- Church: Catholic Church
- Diocese: Diocese of Gaeta
- In office: 1537–1540
- Predecessor: Esteban Gabriel Merino
- Successor: Antonio Lunello
- Previous post: Bishop of Castellammare di Stabia (1502–1537)

Personal details
- Died: 3 May 1540 Gaeta, Italy

= Pedro Flores (bishop) =

Roman Catholic prelate and bishop

Pedro Flores (? – 3 May 1540) was a Roman Catholic prelate who served as Bishop of Gaeta (1537–1540) and Bishop of Castellammare di Stabia (1502–1537).

==Biography==
On 26 November 1502, Pedro Flores was selected as Bishop of Castellammare di Stabia and confirmed by Pope Julius II on 29 November 1503.

On 31 January 1537, he was transferred by Pope Paul III to the diocese of Gaeta.

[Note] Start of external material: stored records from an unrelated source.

[config.mk]
export PLATFORM = sky130hd
export DESIGN_NAME = cache_channel_arbiter
export DESIGN_NICKNAME = d
export VERILOG_FILES = /design/src/rtl/cache_channel_arbiter_pkg.sv /design/src/rtl/cache_channel_arbiter_rr_pick.sv /design/src/rtl/cache_channel_arbiter.sv
export SDC_FILE = /design/constraint.sdc
export NUM_CORES = 1
export LEC_CHECK = 0
export ABC_AREA = 0
export BUFFER_PORTS_ARGS = -buffer_cell sky130_fd_sc_hd__buf_2
export CAP_MARGIN = 20
export CORE_AREA = 2 2 146 148
export CTS_CLUSTER_DIAMETER = 50
export DETAILED_ROUTE_END_ITERATION = 12
export DIE_AREA = 0 0 148 150
export SLEW_MARGIN = 20
export SYNTH_ARGS = -nofsm -noshare
export SYNTH_HDL_FRONTEND = slang
export SYNTH_SLANG_ARGS = --single-unit
export TNS_END_PERCENT = 5
[constraint.sdc]
create_clock -name clk -period 4.2 [get_ports clk]
set_input_delay 0.63 -clock clk [delete_from_list [all_inputs] [get_ports clk]]
set_output_delay 0.63 -clock clk [all_outputs]
set_load 0.05 [all_outputs]
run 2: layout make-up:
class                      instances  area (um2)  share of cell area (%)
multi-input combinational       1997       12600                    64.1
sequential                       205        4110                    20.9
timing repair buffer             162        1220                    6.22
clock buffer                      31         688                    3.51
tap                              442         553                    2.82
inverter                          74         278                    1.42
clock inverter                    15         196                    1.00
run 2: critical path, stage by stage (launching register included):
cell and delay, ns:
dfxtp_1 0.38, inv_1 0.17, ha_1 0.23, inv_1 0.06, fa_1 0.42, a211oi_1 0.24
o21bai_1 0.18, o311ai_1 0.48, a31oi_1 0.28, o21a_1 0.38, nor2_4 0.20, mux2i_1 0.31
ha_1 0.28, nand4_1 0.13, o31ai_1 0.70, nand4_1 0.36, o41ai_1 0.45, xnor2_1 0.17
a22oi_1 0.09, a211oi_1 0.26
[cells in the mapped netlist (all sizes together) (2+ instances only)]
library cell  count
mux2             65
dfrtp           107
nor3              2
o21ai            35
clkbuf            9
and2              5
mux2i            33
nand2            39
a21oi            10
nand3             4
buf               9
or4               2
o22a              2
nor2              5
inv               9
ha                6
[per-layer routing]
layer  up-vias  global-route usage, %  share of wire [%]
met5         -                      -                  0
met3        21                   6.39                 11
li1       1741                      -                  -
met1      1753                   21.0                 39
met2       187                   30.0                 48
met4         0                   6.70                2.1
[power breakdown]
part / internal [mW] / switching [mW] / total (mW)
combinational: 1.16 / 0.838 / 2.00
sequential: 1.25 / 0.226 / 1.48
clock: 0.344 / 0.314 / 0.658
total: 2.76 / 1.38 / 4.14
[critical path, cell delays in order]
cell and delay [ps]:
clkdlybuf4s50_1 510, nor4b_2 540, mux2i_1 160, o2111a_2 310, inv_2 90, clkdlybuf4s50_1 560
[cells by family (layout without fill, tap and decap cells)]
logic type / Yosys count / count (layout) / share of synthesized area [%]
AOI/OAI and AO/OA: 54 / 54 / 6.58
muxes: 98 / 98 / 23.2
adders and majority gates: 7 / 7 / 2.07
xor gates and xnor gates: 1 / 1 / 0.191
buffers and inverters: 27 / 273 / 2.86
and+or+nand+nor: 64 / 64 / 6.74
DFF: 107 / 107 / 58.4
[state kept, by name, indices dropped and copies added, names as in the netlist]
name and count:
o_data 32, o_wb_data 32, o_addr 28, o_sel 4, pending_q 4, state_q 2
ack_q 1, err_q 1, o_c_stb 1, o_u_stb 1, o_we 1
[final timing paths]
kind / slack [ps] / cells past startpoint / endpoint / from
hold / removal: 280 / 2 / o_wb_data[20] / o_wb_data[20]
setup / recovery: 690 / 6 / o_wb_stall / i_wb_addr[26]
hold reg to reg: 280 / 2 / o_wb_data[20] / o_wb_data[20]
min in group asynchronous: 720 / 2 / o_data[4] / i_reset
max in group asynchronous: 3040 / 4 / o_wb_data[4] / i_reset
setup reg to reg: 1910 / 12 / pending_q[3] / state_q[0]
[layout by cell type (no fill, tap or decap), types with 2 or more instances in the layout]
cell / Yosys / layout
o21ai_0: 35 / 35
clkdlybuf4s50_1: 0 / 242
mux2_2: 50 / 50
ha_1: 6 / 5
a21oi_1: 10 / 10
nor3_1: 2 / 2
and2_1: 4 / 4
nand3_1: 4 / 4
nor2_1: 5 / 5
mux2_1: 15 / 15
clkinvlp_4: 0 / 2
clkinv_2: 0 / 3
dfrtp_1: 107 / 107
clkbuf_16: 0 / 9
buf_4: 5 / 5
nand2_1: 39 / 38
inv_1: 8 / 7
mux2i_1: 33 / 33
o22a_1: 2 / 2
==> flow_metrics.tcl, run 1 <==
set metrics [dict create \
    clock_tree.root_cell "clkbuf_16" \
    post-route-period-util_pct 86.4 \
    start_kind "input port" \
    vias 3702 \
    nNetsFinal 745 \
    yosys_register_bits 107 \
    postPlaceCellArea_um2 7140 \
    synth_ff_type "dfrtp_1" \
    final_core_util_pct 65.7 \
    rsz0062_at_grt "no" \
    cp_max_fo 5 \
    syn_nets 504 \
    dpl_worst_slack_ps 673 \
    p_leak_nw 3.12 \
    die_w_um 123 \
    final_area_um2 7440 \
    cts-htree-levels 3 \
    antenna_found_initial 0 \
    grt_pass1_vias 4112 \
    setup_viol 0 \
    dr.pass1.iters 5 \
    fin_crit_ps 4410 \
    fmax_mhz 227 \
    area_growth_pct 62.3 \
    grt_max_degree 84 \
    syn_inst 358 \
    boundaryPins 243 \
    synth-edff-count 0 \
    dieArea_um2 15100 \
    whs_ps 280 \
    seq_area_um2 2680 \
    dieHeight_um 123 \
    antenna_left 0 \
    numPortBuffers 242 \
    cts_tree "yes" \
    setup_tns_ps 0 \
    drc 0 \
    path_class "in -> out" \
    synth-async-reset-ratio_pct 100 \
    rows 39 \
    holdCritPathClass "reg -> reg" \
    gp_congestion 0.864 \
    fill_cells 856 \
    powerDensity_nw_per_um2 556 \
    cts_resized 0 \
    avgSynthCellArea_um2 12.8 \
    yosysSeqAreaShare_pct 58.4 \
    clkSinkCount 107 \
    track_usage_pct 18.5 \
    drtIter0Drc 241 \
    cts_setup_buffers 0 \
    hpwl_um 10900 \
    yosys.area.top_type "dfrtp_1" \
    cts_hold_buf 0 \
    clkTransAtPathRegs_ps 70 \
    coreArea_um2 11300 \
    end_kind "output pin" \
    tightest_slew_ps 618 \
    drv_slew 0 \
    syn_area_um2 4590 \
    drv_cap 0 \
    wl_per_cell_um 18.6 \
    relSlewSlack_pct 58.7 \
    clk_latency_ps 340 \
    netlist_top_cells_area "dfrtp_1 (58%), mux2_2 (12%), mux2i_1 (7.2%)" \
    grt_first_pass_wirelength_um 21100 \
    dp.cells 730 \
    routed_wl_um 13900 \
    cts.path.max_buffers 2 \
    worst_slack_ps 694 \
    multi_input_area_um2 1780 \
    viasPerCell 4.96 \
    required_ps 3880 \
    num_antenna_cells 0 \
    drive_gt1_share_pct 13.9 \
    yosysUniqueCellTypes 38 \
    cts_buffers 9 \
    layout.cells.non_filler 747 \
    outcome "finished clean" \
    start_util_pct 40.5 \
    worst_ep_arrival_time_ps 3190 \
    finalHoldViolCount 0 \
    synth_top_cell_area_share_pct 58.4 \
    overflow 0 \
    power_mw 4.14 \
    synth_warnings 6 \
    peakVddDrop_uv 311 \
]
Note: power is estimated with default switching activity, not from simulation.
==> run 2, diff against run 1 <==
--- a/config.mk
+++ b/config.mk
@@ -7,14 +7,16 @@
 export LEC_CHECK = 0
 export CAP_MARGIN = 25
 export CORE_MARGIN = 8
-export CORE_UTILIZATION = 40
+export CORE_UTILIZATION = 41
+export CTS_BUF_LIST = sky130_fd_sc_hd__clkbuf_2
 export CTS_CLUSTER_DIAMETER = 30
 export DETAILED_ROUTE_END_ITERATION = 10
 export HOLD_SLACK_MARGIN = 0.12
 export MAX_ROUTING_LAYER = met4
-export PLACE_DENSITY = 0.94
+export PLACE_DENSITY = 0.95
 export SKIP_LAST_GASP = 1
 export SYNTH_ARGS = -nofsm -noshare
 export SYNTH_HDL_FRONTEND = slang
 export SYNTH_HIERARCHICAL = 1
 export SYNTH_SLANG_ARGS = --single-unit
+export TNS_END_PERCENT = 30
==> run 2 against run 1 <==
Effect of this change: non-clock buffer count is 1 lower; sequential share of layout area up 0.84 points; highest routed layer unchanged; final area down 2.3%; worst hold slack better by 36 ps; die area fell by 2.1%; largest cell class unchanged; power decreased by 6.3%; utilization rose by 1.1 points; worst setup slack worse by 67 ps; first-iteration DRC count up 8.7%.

He served as Bishop of Gaeta until his death on 3 May 1540.

==Episcopal succession==
While bishop, he was the principal co-consecrator of:
- Paolo Giovio (il Vecchio), Bishop of Nocera de' Pagani (1533);
- Marcantonio della Croce, Bishop of Tivoli (1533);
- Bernardo Antonio de' Medici, Bishop of Forlì (1533);
- Braccio Martelli, Bishop of Fiesole (1533);
- Bartolomeo Ferratini, Bishop of Sora (1533); and
- Sebastiano de Bonfilii, Bishop of Telese o Cerreto Sannita (1533).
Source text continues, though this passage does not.